-- SOURCE DATA follows --

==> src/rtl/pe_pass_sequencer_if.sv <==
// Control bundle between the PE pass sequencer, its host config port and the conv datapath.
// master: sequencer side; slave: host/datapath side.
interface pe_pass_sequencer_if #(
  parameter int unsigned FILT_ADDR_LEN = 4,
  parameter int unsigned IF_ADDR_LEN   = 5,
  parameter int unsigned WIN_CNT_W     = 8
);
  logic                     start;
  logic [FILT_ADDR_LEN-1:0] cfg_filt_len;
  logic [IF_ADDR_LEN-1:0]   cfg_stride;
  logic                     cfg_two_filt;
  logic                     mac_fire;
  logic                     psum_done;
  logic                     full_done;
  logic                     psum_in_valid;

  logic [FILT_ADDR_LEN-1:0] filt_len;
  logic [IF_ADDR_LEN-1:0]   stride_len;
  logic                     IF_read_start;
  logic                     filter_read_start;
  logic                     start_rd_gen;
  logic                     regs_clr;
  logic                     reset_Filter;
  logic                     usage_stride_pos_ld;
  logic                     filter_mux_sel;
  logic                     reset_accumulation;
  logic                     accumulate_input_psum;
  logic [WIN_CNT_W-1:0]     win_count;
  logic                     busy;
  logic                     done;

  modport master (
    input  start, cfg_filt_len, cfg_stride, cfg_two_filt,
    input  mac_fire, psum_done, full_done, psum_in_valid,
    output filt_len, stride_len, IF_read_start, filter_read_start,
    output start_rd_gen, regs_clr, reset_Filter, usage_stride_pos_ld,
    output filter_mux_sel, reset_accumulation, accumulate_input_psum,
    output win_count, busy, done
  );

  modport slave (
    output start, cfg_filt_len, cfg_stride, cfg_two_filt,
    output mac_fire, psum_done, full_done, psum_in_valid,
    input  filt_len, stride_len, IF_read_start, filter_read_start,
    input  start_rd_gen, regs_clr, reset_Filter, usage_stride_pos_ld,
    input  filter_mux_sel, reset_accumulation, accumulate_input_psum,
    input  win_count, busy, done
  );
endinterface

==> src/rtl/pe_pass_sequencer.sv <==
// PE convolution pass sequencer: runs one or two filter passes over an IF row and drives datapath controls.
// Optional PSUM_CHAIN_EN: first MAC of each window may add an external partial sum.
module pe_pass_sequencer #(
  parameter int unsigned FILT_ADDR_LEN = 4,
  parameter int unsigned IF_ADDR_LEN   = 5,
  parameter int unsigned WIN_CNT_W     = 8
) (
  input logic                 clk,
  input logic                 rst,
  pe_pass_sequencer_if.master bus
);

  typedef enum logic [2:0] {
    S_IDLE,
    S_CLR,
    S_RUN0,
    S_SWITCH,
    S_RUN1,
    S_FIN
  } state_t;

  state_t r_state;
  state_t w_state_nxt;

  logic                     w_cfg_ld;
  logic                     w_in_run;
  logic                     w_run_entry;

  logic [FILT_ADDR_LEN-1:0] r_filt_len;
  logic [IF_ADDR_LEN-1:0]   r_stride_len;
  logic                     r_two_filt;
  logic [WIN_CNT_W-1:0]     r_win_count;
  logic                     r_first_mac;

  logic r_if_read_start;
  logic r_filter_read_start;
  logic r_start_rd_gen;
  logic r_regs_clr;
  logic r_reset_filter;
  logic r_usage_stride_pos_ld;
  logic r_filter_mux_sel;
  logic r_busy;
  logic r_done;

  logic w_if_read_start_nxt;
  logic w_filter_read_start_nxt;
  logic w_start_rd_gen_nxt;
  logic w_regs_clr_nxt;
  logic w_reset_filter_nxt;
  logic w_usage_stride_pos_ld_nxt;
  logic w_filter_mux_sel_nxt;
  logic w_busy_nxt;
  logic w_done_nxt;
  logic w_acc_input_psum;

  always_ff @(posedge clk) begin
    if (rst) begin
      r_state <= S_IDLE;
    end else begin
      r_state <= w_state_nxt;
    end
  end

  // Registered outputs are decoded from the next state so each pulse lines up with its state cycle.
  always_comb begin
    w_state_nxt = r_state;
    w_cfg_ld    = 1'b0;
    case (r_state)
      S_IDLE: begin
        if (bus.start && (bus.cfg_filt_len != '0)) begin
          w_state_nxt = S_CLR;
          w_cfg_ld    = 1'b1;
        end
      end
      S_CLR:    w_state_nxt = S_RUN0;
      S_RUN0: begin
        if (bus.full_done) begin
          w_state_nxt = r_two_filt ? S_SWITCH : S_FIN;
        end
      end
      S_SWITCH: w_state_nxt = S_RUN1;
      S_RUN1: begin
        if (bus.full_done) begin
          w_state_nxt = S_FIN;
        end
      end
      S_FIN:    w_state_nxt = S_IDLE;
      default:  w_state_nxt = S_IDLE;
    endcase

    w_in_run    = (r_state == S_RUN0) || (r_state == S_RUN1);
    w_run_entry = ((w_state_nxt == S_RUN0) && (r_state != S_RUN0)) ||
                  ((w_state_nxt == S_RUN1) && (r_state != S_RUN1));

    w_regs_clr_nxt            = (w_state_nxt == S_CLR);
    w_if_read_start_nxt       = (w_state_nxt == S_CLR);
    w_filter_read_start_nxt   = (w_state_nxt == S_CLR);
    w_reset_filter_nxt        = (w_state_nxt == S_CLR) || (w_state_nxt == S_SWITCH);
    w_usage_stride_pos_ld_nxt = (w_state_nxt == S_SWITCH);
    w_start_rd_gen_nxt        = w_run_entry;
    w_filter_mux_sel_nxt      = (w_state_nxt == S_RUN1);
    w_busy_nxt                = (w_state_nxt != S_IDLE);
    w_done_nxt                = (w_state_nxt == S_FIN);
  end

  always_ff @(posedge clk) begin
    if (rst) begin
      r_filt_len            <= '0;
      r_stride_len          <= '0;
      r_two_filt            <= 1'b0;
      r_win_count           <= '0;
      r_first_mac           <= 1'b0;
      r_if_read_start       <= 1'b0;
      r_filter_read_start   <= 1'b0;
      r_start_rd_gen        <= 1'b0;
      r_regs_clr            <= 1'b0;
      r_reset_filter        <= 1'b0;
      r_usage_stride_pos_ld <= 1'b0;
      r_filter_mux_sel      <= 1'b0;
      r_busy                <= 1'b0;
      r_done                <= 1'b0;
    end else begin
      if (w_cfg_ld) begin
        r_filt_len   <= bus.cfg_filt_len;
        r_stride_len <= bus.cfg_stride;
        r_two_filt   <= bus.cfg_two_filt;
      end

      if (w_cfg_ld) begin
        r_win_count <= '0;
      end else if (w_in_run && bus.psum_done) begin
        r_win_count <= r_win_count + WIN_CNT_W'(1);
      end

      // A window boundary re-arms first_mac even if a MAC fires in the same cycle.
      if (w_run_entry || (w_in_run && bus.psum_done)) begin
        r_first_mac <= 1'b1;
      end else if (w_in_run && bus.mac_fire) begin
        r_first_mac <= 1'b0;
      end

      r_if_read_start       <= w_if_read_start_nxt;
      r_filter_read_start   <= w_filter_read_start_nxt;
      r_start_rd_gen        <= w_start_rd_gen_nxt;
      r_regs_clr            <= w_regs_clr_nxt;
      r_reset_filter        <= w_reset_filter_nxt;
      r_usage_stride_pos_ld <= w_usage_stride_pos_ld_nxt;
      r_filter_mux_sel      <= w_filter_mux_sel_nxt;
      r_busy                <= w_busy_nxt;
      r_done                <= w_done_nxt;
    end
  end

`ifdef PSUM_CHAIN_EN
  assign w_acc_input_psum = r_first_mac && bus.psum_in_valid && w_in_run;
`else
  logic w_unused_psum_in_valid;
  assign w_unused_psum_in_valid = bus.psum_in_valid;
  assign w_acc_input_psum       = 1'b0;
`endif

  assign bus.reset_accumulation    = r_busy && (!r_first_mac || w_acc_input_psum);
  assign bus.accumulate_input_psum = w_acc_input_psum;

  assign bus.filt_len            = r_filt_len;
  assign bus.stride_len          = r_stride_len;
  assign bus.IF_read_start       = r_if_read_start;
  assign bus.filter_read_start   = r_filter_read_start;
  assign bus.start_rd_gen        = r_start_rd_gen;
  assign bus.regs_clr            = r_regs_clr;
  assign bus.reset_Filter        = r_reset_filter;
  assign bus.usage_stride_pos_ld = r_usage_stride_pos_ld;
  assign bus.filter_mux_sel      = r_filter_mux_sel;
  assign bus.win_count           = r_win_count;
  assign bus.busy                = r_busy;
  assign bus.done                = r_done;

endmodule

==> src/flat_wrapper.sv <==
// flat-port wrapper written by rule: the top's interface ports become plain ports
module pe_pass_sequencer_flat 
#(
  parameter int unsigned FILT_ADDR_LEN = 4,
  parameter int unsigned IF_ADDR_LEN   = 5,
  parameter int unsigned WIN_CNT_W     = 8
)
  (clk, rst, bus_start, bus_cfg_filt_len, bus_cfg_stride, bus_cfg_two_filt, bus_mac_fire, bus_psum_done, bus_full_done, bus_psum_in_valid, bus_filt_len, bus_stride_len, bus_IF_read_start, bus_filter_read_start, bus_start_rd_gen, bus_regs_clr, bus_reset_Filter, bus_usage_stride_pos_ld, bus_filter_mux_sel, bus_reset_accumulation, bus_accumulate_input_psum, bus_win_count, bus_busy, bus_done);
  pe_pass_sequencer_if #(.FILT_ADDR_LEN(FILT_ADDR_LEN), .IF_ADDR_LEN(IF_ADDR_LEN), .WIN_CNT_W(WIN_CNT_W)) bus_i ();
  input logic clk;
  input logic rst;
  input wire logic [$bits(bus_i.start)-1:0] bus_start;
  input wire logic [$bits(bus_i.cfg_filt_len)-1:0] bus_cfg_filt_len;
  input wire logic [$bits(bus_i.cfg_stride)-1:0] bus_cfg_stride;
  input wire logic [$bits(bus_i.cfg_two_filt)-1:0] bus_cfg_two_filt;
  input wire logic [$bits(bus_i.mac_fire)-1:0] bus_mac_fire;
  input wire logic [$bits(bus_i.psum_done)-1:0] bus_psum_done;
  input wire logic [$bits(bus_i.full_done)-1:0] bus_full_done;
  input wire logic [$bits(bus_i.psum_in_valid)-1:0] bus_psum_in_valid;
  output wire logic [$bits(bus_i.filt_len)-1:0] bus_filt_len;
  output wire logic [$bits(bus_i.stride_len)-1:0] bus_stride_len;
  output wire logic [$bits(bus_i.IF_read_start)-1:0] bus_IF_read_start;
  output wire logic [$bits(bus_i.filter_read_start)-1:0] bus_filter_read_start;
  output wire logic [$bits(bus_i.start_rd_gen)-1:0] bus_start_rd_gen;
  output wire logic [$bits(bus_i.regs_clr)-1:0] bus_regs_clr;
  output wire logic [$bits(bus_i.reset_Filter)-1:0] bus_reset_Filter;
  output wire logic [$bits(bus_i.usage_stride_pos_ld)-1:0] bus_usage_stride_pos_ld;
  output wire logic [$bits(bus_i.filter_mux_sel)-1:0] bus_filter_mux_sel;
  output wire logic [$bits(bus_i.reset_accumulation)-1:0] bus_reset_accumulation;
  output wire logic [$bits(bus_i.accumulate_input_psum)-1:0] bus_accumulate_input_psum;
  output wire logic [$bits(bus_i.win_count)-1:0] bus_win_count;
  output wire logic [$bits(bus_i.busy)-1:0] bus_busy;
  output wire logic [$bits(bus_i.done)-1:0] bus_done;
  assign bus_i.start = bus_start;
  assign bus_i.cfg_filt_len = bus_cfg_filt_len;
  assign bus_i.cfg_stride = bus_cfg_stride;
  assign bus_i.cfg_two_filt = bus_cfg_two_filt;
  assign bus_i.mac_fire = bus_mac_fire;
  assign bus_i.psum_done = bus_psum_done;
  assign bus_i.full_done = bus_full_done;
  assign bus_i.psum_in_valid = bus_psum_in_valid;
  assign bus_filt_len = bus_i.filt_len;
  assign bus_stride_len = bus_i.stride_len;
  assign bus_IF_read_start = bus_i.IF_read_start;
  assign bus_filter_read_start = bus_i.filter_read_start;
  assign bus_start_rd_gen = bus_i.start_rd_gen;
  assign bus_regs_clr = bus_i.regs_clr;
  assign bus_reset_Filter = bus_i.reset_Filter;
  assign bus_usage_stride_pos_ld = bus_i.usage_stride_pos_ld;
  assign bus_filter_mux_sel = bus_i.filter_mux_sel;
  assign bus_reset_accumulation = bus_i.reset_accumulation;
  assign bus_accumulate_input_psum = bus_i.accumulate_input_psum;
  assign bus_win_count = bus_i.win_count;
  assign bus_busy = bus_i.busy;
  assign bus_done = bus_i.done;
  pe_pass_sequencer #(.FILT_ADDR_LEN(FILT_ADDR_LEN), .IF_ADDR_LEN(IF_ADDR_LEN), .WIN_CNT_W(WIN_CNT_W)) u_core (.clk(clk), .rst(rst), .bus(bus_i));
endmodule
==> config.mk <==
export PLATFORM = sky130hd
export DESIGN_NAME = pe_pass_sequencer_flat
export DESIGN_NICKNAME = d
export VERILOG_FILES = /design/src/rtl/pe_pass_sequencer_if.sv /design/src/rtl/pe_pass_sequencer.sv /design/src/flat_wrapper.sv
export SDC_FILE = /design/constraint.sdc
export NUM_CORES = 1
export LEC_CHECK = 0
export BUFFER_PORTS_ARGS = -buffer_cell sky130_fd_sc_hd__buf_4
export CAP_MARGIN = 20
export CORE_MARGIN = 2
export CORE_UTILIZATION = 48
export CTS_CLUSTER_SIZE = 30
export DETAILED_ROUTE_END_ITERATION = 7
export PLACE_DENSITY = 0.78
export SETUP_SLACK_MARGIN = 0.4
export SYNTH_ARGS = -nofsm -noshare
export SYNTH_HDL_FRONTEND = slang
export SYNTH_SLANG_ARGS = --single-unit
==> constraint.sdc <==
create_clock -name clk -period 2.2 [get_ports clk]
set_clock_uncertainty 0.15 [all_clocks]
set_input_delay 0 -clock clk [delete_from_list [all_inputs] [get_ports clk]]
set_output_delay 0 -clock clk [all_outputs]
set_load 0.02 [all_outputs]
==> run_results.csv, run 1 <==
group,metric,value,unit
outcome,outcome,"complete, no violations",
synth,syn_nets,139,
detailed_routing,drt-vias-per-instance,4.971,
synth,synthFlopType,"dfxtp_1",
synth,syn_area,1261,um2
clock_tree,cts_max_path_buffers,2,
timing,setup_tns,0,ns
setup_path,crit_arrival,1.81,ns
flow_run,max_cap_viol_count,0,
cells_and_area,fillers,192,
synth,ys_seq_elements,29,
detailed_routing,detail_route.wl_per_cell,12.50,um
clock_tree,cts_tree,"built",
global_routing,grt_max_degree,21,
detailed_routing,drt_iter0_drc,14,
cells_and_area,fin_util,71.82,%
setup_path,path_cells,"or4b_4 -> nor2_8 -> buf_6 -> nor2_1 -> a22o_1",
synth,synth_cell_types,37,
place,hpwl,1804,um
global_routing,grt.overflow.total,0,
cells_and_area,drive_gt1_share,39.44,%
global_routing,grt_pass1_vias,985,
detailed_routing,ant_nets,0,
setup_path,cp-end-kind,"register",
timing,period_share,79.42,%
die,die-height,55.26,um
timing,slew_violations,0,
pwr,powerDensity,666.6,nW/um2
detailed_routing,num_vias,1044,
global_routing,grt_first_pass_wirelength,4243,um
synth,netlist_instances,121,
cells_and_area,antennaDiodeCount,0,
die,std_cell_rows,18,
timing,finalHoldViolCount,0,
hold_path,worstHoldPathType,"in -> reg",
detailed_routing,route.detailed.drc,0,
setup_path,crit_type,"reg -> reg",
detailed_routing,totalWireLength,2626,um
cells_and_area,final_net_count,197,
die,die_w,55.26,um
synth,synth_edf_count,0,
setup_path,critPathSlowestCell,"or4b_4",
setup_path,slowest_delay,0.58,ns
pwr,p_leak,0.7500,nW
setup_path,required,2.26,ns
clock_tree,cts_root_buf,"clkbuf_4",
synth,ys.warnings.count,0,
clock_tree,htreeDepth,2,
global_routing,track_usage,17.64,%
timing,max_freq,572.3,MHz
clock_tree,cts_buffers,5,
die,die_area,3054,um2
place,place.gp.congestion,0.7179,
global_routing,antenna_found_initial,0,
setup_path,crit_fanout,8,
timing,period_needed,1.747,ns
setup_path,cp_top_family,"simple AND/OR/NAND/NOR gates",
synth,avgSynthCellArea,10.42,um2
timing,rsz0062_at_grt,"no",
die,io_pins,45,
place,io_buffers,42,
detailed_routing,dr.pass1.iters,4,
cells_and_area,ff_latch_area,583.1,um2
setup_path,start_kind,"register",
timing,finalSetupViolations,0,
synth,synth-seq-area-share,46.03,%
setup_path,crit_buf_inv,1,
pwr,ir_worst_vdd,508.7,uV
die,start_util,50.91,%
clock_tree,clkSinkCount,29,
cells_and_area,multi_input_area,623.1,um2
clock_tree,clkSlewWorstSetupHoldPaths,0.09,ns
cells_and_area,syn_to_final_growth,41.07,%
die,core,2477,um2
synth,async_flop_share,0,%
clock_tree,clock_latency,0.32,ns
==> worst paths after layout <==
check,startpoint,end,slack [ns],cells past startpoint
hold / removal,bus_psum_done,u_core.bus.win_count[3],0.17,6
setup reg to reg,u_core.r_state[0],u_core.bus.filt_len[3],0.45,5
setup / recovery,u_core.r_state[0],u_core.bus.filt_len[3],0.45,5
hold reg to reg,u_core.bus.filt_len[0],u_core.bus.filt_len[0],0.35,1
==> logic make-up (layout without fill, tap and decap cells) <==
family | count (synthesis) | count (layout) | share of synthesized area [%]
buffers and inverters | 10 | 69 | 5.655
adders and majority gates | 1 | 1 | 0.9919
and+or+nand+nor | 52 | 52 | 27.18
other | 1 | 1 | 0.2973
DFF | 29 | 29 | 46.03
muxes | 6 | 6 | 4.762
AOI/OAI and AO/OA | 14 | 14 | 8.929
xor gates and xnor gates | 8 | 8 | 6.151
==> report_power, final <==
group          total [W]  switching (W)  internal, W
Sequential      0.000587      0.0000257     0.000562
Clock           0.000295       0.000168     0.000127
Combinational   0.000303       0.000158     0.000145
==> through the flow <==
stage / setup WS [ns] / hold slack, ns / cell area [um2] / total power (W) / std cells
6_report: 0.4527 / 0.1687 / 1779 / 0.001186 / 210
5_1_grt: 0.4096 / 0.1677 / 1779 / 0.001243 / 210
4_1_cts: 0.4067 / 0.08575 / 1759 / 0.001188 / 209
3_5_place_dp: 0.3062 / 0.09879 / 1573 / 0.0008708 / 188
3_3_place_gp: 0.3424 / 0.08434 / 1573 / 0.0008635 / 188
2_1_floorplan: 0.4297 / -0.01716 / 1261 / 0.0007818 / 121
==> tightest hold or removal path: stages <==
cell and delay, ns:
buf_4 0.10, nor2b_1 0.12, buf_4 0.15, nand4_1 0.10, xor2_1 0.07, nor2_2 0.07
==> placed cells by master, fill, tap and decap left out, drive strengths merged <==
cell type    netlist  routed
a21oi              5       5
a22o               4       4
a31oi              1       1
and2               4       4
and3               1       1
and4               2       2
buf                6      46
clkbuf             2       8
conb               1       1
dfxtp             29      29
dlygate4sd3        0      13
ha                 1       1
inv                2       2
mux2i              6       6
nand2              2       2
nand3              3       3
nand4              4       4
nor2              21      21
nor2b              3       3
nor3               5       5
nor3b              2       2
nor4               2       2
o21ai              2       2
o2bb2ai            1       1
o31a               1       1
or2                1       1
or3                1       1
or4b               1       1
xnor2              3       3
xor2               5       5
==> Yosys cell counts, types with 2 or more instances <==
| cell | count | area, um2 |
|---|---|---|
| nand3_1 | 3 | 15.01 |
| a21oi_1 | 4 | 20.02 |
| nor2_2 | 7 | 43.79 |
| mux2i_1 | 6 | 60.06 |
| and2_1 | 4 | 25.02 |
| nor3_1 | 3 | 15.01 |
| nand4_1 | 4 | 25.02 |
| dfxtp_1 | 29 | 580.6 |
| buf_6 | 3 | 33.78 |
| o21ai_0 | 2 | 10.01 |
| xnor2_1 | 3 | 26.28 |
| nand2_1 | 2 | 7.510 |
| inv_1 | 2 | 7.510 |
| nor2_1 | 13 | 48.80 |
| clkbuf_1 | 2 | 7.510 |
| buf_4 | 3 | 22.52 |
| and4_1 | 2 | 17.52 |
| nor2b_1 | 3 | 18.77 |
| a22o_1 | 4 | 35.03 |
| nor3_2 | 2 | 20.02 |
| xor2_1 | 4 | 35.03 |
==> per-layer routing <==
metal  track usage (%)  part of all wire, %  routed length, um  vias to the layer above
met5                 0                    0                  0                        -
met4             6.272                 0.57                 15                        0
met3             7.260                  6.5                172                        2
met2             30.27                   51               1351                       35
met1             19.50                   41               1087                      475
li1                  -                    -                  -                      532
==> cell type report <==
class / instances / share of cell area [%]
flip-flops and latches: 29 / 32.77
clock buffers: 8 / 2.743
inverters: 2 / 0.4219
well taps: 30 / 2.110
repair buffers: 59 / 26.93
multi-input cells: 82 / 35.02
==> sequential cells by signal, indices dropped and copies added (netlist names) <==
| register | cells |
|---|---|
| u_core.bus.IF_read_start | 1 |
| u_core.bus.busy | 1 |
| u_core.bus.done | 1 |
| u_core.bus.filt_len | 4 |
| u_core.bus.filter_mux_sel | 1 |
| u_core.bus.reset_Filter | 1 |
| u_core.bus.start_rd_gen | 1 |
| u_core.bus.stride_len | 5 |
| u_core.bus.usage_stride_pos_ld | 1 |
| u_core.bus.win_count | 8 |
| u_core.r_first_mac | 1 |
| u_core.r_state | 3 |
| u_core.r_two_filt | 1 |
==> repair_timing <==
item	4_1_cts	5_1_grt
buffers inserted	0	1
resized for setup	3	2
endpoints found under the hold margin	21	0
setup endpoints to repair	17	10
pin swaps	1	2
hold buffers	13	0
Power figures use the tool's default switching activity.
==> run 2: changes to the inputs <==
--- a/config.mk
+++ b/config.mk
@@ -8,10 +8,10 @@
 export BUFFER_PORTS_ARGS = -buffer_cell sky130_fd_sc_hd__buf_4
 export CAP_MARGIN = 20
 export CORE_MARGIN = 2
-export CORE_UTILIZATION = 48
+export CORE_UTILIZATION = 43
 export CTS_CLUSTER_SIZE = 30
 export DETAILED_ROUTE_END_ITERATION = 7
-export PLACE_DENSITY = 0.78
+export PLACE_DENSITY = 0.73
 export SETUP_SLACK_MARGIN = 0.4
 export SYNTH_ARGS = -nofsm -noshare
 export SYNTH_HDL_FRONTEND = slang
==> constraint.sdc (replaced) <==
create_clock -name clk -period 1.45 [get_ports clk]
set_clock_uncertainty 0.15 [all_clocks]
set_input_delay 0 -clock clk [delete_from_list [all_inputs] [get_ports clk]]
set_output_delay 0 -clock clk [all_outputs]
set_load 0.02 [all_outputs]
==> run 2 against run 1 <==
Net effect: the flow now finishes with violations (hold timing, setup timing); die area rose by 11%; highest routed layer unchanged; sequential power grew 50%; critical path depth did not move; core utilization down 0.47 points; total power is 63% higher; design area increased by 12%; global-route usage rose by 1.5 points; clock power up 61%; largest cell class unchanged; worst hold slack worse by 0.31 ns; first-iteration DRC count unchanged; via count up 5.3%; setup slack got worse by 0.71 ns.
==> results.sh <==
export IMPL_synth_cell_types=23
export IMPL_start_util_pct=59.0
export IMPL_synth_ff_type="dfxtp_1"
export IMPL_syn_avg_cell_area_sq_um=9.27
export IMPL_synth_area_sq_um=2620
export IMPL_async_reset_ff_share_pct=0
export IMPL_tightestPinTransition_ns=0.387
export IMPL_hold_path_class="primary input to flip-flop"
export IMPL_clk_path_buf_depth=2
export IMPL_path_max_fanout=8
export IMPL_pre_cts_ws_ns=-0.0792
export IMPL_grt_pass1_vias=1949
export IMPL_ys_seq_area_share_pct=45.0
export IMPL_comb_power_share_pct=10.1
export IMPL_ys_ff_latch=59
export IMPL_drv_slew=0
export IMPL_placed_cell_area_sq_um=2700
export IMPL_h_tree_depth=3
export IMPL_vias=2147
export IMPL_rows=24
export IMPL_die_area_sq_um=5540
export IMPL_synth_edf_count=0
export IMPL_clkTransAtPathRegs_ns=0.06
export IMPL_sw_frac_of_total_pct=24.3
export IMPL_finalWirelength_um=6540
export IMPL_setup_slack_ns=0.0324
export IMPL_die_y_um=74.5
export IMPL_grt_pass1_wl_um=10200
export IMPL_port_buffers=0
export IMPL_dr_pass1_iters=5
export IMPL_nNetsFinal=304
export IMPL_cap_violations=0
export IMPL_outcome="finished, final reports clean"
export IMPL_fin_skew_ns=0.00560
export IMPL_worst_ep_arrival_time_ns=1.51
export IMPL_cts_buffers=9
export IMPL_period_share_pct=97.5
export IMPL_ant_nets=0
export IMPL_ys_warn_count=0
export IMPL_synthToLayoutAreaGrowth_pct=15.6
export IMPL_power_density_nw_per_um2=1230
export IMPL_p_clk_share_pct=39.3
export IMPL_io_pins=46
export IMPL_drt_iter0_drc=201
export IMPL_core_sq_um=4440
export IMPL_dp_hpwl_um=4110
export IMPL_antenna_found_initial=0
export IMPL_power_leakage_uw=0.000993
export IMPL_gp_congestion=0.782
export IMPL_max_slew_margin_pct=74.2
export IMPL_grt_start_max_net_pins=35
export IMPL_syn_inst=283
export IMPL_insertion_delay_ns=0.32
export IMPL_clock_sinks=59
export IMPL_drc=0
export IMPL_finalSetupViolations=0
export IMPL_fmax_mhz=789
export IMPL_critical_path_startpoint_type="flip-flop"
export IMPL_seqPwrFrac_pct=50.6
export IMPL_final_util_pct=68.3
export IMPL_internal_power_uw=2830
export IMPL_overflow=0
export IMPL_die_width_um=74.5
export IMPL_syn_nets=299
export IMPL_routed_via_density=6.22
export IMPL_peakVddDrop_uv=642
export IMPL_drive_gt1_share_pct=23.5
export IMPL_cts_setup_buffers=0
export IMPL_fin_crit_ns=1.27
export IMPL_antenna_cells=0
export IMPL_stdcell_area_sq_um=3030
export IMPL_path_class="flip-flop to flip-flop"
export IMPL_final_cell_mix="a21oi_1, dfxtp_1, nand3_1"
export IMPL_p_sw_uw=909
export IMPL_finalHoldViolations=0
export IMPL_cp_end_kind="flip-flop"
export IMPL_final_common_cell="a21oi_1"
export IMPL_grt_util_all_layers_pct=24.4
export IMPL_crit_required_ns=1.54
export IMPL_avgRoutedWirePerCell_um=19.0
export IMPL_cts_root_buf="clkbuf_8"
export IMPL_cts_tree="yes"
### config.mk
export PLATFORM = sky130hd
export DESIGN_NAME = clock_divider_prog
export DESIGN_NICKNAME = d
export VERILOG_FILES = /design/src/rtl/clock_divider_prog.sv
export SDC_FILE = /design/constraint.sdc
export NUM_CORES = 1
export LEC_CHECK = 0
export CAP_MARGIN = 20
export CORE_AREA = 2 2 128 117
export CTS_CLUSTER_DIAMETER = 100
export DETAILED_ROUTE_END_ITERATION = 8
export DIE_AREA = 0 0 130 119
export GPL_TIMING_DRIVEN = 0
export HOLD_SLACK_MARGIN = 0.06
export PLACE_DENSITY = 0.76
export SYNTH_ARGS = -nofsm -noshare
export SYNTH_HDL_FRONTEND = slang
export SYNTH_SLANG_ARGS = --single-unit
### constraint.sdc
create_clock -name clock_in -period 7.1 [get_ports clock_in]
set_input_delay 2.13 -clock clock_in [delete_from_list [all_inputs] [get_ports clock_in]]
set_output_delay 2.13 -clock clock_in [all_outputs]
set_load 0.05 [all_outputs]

-- SOURCE DATA concluded --

* **YOUR INSTRUCTIONS**: Could you write out, exactly as they stand, only the lines above that begin at the line with "export IMPL_syn_inst=283" and stop after the line with "export IMPL_final_util_pct=68.3"?

* **TASK SOLUTION**:
export IMPL_syn_inst=283
export IMPL_insertion_delay_ns=0.32
export IMPL_clock_sinks=59
export IMPL_drc=0
export IMPL_finalSetupViolations=0
export IMPL_fmax_mhz=789
export IMPL_critical_path_startpoint_type="flip-flop"
export IMPL_seqPwrFrac_pct=50.6
export IMPL_final_util_pct=68.3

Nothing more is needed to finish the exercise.